String of recent pharmacy robberies leads to search for solutions
Some Waterloo region pharmacists are renewing calls for better protection after numerous pharmacies have been the target of thieves.
Recently, Waterloo regional police charged three Brampton residents in connection to two recent pharmacy robberies in Waterloo region.
According to Waterloo regional police, in both instances, several men entered pharmacies and demanded cash and narcotics from staff.
“They just came in, pointed a gun at me and said open the pharmacy,” pharmacy owner Mairaj Naveed said his business was one of the places targeted this week. “Basically, it's not a robbery. It's an act of terrorism. Everybody was terrorized.”

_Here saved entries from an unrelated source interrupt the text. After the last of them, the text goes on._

===== src/rtl/uart_note_tx.sv =====
// Note-index UART transmitter: FIFO-buffered 6-bit notes sent as 8N1 frames, LSB first.
// Define UART_NOTE_PARITY_EN to insert an even-parity bit (8E1).
module uart_note_tx #(
  parameter int CLKS_PER_BIT = 604,
  parameter int FIFO_DEPTH   = 8
) (
  input  logic                          clk_in,
  input  logic                          rst_in,
  input  logic [5:0]                    note_in,
  input  logic                          note_valid_in,
  input  logic                          clear_in,
  output logic                          tx_out,
  output logic                          busy_out,
  output logic [$clog2(FIFO_DEPTH):0]   fifo_count_out,
  output logic                          overflow_out
);

  localparam int AW = $clog2(FIFO_DEPTH);
  localparam int CW = AW + 1;
  localparam int BW = $clog2(CLKS_PER_BIT);

`ifdef UART_NOTE_PARITY_EN
  typedef enum logic [2:0] {IDLE, START, DATA, PARITY, STOP} state_t;
`else
  typedef enum logic [2:0] {IDLE, START, DATA, STOP} state_t;
`endif

  state_t         state;
  logic [5:0]     mem [FIFO_DEPTH];
  logic [AW-1:0]  wr_ptr, rd_ptr;
  logic [CW-1:0]  count;
  logic [BW-1:0]  baud_cnt;
  logic [2:0]     bit_cnt;
  logic [7:0]     shift;
`ifdef UART_NOTE_PARITY_EN
  logic           par;
`endif

  logic pop, full, push_ok, bit_end;
  logic [5:0] head;

  assign pop     = (state == IDLE) && (count != '0);
  assign full    = (count == CW'(FIFO_DEPTH));
  // a full FIFO still accepts a push when the head leaves in the same cycle
  assign push_ok = note_valid_in && (!full || pop);
  assign head    = mem[rd_ptr];
  assign bit_end = (baud_cnt == BW'(CLKS_PER_BIT - 1));
  assign fifo_count_out = count;

  always_ff @(posedge clk_in) begin
    if (push_ok) mem[wr_ptr] <= note_in;
  end

  always_ff @(posedge clk_in or posedge rst_in) begin
    if (rst_in) begin
      wr_ptr       <= '0;
      rd_ptr       <= '0;
      count        <= '0;
      overflow_out <= 1'b0;
    end else begin
      if (push_ok) wr_ptr <= wr_ptr + AW'(1);
      if (pop)     rd_ptr <= rd_ptr + AW'(1);
      case ({push_ok, pop})
        2'b10:   count <= count + CW'(1);
        2'b01:   count <= count - CW'(1);
        default: count <= count;
      endcase
      if (clear_in)                    overflow_out <= 1'b0;
      else if (note_valid_in && !push_ok) overflow_out <= 1'b1;
    end
  end

  always_ff @(posedge clk_in or posedge rst_in) begin
    if (rst_in) begin
      state    <= IDLE;
      baud_cnt <= '0;
      bit_cnt  <= '0;
      shift    <= '0;
      tx_out   <= 1'b1;
      busy_out <= 1'b0;
`ifdef UART_NOTE_PARITY_EN
      par      <= 1'b0;
`endif
    end else begin
      case (state)
        IDLE: begin
          tx_out   <= 1'b1;
          busy_out <= 1'b0;
          if (pop) begin
            shift    <= {2'b00, head};
            baud_cnt <= '0;
            bit_cnt  <= '0;
            tx_out   <= 1'b0;
            busy_out <= 1'b1;
            state    <= START;
`ifdef UART_NOTE_PARITY_EN
            par      <= ^head;
`endif
          end
        end
        START: begin
          baud_cnt <= bit_end ? '0 : baud_cnt + BW'(1);
          if (bit_end) begin
            tx_out <= shift[0];
            state  <= DATA;
          end
        end
        DATA: begin
          baud_cnt <= bit_end ? '0 : baud_cnt + BW'(1);
          if (bit_end) begin
            shift   <= {1'b0, shift[7:1]};
            bit_cnt <= bit_cnt + 3'd1;
            if (bit_cnt == 3'd7) begin
`ifdef UART_NOTE_PARITY_EN
              tx_out <= par;
              state  <= PARITY;
`else
              tx_out <= 1'b1;
              state  <= STOP;
`endif
            end else begin
              tx_out <= shift[1];
            end
          end
        end
`ifdef UART_NOTE_PARITY_EN
        PARITY: begin
          baud_cnt <= bit_end ? '0 : baud_cnt + BW'(1);
          if (bit_end) begin
            tx_out <= 1'b1;
            state  <= STOP;
          end
        end
`endif
        STOP: begin
          baud_cnt <= bit_end ? '0 : baud_cnt + BW'(1);
          if (bit_end) begin
            busy_out <= 1'b0;
            state    <= IDLE;
          end
        end
        default: begin
          tx_out   <= 1'b1;
          busy_out <= 1'b0;
          state    <= IDLE;
        end
      endcase
    end
  end

endmodule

The Ontario College of Pharmacists will be discussing some preventative measures at their next meeting on Dec. 12. One option is mandatory time-delayed safes. A measure that, if approved, would apply to all community pharmacies.
“If you go in to rob a pharmacy, you will have to wait anywhere from 5 to 10 minutes for that safe to open,” Jen Belcher, the VP of strategic initiatives with the Ontario Pharmacists Association, told CTV Kitchener.
Belcher said they have been effective in other provinces in reducing the rate of pharmacy robberies -- especially when paired with public awareness campaigns.
“In BC and Alberta we saw pharmacy robberies reduce by 95 per cent after the mandatory implementation of these measures,” Belcher said.
The local pharmacist we spoke to said he’s wary of what might happen if robbers are forced to wait and said it could be risky if they don’t trust you and start to panic.
The Ontario College of Pharmacists said action must be taken soon. Adding that over the course of the pandemic the rate of pharmacy robberies as well as the violence associated with those robberies, has been increasing – the association calling it “extraordinarily alarming.”